People can easily employ their skills in a number of trades in Jamaica as the country offers a varied market for job opportunities in private business and state-run establishments. The major employment sectors include agriculture, mining, tourism, manufacturing, insurance and finance.

Tourism is the most important branch of the services sector adding over sixty percent to the GDP and providing job opportunities to the workforce. The pleasant weather throughout the year ensures a steady stream of visitors leading to a flourishing tourism industry. The resort regions along the western and northern coasts offer livelihood in hotels, restaurants and taverns depending on tourism.
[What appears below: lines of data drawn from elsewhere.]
From an optimization exercise on the open Yosys and OpenROAD flow, aimed at small area; shortcuts taken in it are not production practice.
Only simulation tests tie the RTL to the original design; equivalence was not proved.

==> flow/design.v (outline; a module is shown in full before it is edited, if it fits) <==
// module filter: 1054 lines
// module fa_cell: 4 lines
// module differentiator: 471 lines
// module SNR_reader: 880 lines
// module fm_demod: 32 lines
module fm_demod(
    input clk,
    input rstn,
    input en,
    input [2:0] channel,
    input [9:0] X,
    output [9:0] out,
    output [9:0] un_filtered_out,
    output filter_clk,
    output [16:0] snr
);
  // ...
==> flow/run.sh <==
#!/bin/bash
# synth_recipe.tcl (not shown) runs the flow's synth.tcl, then flattens the netlist and writes it again
# the make line also repeats each setting of config.mk as NAME=value (left out here)
make -C /OpenROAD-flow-scripts/flow DESIGN_CONFIG=/design/flow/config.mk WORK_HOME=/design/flow/orfs CLKGATE_MAP_FILE= SYNTH_SCRIPT=/design/flow/synth_recipe.tcl finish
==> flow/config.mk <==
export PLATFORM = sky130hd
export DESIGN_NAME = fm_demod
export DESIGN_NICKNAME = fm_demod
export VERILOG_FILES = /design/flow/design.v
export SDC_FILE = /design/flow/constraint.sdc
export NUM_CORES = 4
export LEC_CHECK = 0
export CAP_MARGIN = 20
export CORE_MARGIN = 2
export CORE_UTILIZATION = 65
export CTS_BUF_LIST = sky130_fd_sc_hd__clkbuf_8 sky130_fd_sc_hd__clkbuf_16
export CTS_CLUSTER_DIAMETER = 100
export CTS_CLUSTER_SIZE = 30
export GPL_ROUTABILITY_DRIVEN = 0
export GPL_TIMING_DRIVEN = 0
export SLEW_MARGIN = 20
export SYNTH_HIERARCHICAL = 1
==> flow/constraint.sdc <==
create_clock -name core_clock -period 35.0 [get_ports {clk}]
set_input_delay 7.0000 -clock core_clock [delete_from_list [all_inputs] [get_ports {clk}]]
set_output_delay 7.0000 -clock core_clock [all_outputs]
set_load 0.01 [all_outputs]
==> Flow_metrics.wiki, run 1 <==
{| class="wikitable"
! Metric !! Value
|-
| Global-route met1 utilization || 46.9%
|-
| Tightest slew margin relative to the limit || 45.2%
|-
| Antenna-violating nets left || 0
|-
| Busiest metal layer after global routing || met2
|-
| Xor/xnor share of the synthesized area || 0.359%
|-
| Die Width || 238 um
|-
| Number of filler instances in the final layout || 3689
|-
| Nets || 3478
|-
| Largest incremental delay on the critical path || 700 ps
|-
| Via density per instance || 6.12
|-
| Average routed wire per standard cell || 24.2 um
|-
| IO Pins || 54
|-
| Multiplexer area fraction after synthesis || 14.1%
|-
| Hold Startpoint || differentiator.filter.P34[6]
|-
| Growth of design area from synthesis to finish || 8.18%
|-
| Total count of hold-check failures in the final report || 0
|-
| Mean cell area of the mapped netlist || 13.7 sq um
|-
| Largest family of logic cells by synthesized area || adder cells
|-
| Share of synthesized cell area in full adder, half adder and majority cells || 40.3%
|-
| Hold Crit Depth || 1
|-
| Flip-flop and latch share of the layout cell area || 31.0%
|-
| Share of the final layout cell area in multi-input gates || 58.9%
|-
| Number of multi-input logic gates || 1861
|-
| Share of the cycle needed by the critical path after routing || 97.1%
|-
| Master cell of the clock root buffer || sky130_fd_sc_hd__clkbuf_16
|-
| Count leader, synth || sky130_fd_sc_hd__fa_1
|-
| Most Frequent Cell on Critical Path || sky130_fd_sc_hd__fa_1
|-
| Most frequent standard cell in the layout excluding fill and tap cells || sky130_fd_sc_hd__fa_1
|-
| Initial antenna violation count || 0
|-
| Global-route wire length before repair || 134000 um
|-
| All-Layer GR Usage || 31.4%
|-
| Area of the mapped netlist || 35500 sq um
|-
| HPWL after detailed placement || 65900 um
|-
| Fraction of area in clock buffers and inverters || 2.24%
|-
| Run status || complete, no violations
|}
==> run 2: changes to the inputs <==
--- a/flow/config.mk
+++ b/flow/config.mk
@@ -11,7 +11,5 @@
 export CTS_BUF_LIST = sky130_fd_sc_hd__clkbuf_8 sky130_fd_sc_hd__clkbuf_16
 export CTS_CLUSTER_DIAMETER = 100
 export CTS_CLUSTER_SIZE = 30
-export GPL_ROUTABILITY_DRIVEN = 0
-export GPL_TIMING_DRIVEN = 0
 export SLEW_MARGIN = 20
 export SYNTH_HIERARCHICAL = 1
==> run 2 against run 1 <==
Against the previous run:
- largest cell class unchanged
- first-iteration DRC count is 16% lower
- via count shrank 4.0%
- highest routed layer unchanged
- area after synthesis unchanged
- critical path type unchanged
==> Flow_metrics.wiki, run 2 <==
{| class="wikitable"
! Metric !! Value
|-
| Antenna diodes || 0
|-
| Most Frequent Cell on Critical Path || sky130_fd_sc_hd__fa_1
|-
| Post-route worst setup slack || 1300 ps
|-
| Origin of the worst setup path || SNR_reader.Dn[16]
|-
| Total number of vias || 20.2k
|-
| Number of filler instances in the final layout || 3852 (+4.4%)
|-
| FFs w/ async S/R, synth || 95.8%
|-
| Total placed cells including tap cells || 3234
|-
| Hold Startpoint || differentiator.filter.P34[5]
|-
| Final weighted congestion of routability-driven global placement || 0.961
|-
| Average routed wire per standard cell || 24.1 um (-0.11%)
|-
| All-Layer GR Usage || 30.3% (-1.1 points)
|-
| Post-synthesis cell type with the largest combined area || sky130_fd_sc_hd__fa_1
|-
| Commonest cells in the netlist || sky130_fd_sc_hd__fa_1 (664), sky130_fd_sc_hd__dfrtp_1 (440), sky130_fd_sc_hd__mux2i_1 (350)
|-
| Area enclosed by the die boundary || 56500 sq um
|-
| Yosys warning count || 9
|-
| Endpoint, Worst Hold || differentiator.filter.P34[0]
|-
| Area fraction of the dominant cell type after synthesis || 37.4%
|-
| Final setup violation count || 0
|-
| Master cell of the clock root buffer || sky130_fd_sc_hd__clkbuf_16
|-
| Drt total wl || 79600 um
|-
| Nets || 3349 (-3.7%)
|-
| Area of the mapped netlist || 35500 sq um (unchanged)
|-
| CTS max path bufs || 3
|-
| Antenna-violating nets left || 0 (unchanged)
|-
| Largest net degree at the start of global routing || 148
|-
| Via count of the first global-routing pass || 22.4k
|-
| Clock latency at the later pin of the worst-skew pair || 600 ps
|-
| Clock H-tree levels || 1
|-
| Worst Setup Slack post-DPL || 151 ps
|-
| Die height || 238 um
|-
| Part of the Yosys area used for sequential elements || 33.4%
|-
| Initial DRC Count || 1313
|-
| Most frequent standard cell in the layout excluding fill and tap cells || sky130_fd_sc_hd__fa_1
|-
| Share of the cycle needed by the critical path after routing || 96.3% (-0.83 points)
|-
| Die Width || 238 um (unchanged)
|-
| Largest cells by area after synthesis || sky130_fd_sc_hd__fa_1 (37%), sky130_fd_sc_hd__dfrtp_1 (31%), sky130_fd_sc_hd__mux2i_1 (9.9%), sky130_fd_sc_hd__mux2_2 (3.4%), sky130_fd_sc_hd__nand2_1 (2.9%)
|-
| Top achievable clock speed || 0.0297 GHz
|-
| Flip-flop count of the largest register after layout || 20
|-
| Reg-to-reg endpoint || SNR_reader.F[11]
|-
| Count leader, synth || sky130_fd_sc_hd__fa_1
|-
| Total of flip-flops plus latches after synthesis || 477
|-
| Total core area || 53900 sq um
|-
| Slowest CP cell || sky130_fd_sc_hd__dfstp_2
|-
| Type of the tightest min-delay check || register to register
|-
| Tightest slew margin relative to the limit || 31.7% (-14 points)
|-
| Critical path data arrival time || 34170 ps
|-
| Count of placed standard cells in the final layout, fillers left out || 3298
|-
| Mapped Nets || 3350
|-
| Crit path buf inv count || 5
|-
| Most frequent cells in the layout || sky130_fd_sc_hd__fa_1 (661), sky130_fd_sc_hd__dfrtp_1 (439), sky130_fd_sc_hd__mux2i_1 (350), sky130_fd_sc_hd__nand2_1 (278), sky130_fd_sc_hd__inv_1 (120)
|-
| Maxcap violations || 0
|-
| R2R depth || 112
|-
| Site Rows || 85
|-
| Mean cell area of the mapped netlist || 13.7 sq um (unchanged)
|-
| Category of the critical setup timing path || register to register
|-
| DR DRC count || 0
|-
| Worst setup EP type || register
|-
| Effective utilization at floorplan || 65.9%
|-
| HPWL after detailed placement || 62100 um (-5.7%)
|-
| Worst reg2reg setup slack || 1300 ps
|-
| Global-route wire length before repair || 130000 um (-2.9%)
|-
| Hold Crit Depth || 1 (unchanged)
|-
| Largest incremental delay on the critical path || 620 ps (-80 ps)
|-
| Number of buffers inserted for hold repair after clock tree synthesis || 0
|-
| Max-slew violations || 0
|-
| Type of origin of the critical path || register
|-
| Clock buffer count from CTS || 23
|-
| Netlist cell types || 65
|-
| Length of the first detailed-routing pass in iterations || 8
|-
| Growth of design area from synthesis to finish || 5.46%
|-
| Most flops, register || differentiator.filter.Q
|-
| Fraction of final layout cells sized beyond drive strength 1 || 9.92%
|-
| Worst-case clock skew || 34.0 ps
|-
| IO Pins || 54 (unchanged)
|-
| Total count of hold-check failures in the final report || 0 (unchanged)
|-
| Slew at the pin closest to its max-slew limit || 1020 ps
|-
| Most used flip-flop cell after synthesis || sky130_fd_sc_hd__dfrtp_1
|-
| Number of standard cells after synthesis || 2588
|-
| TritonCTS clock tree || yes
|-
| Required @ worst endpoint || 35470 ps
|-
| Number of synthesized flops with an enable pin || 0
|-
| Post-route minimum period || 33700 ps
|-
| Run status || complete, no violations
|-
| Startpoint of the worst-slack reg-to-reg timing path || SNR_reader.Dn[16]
|-
| CTS clock-pin slew for the worst setup and hold paths || 110 ps
|-
| Initial antenna violation count || 0 (unchanged)
|-
| Count of buffers inserted at the top-level ports || 53
|-
| Top cell family by delay on the critical path || adder cells
|-
| Via density per instance || 6.11 (-0.20%)
|-
| Num Clock Sinks || 477
|-
| CP max FO || 16
|-
| Overflow after GRT || 0
|}
## run 2: cell counts after synthesis
Identical to the previous run, type by type.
The Jamaican bauxite industry is mostly owned by international corporations which have turned the tiny island into a global aluminium business player. Work in the country’s mining industry has created thriving employment opportunities. The music industry too is flourishing. It is home to numerous recording studios, and artists exporting music around the world, and opening doors to related work opportunities. The stunning natural scenery has also opened doors for large film productions opening doors to whole new job ventures on long or short term basis.

Obviously the government ensures that qualified Jamaicans are given the first preference when it comes to hiring, but it also recognizes that the expertise does not frequently exist, and there is always a short supply of human resource possessing certain specialized skills. Foreign workers are required to get work permits which are approved at the Minister of Labour’s discretion. Non-Commonwealth citizens like the United States must get work permits before applying for work visas. Such permits require proof that the vacancy was advertised and no local was qualified.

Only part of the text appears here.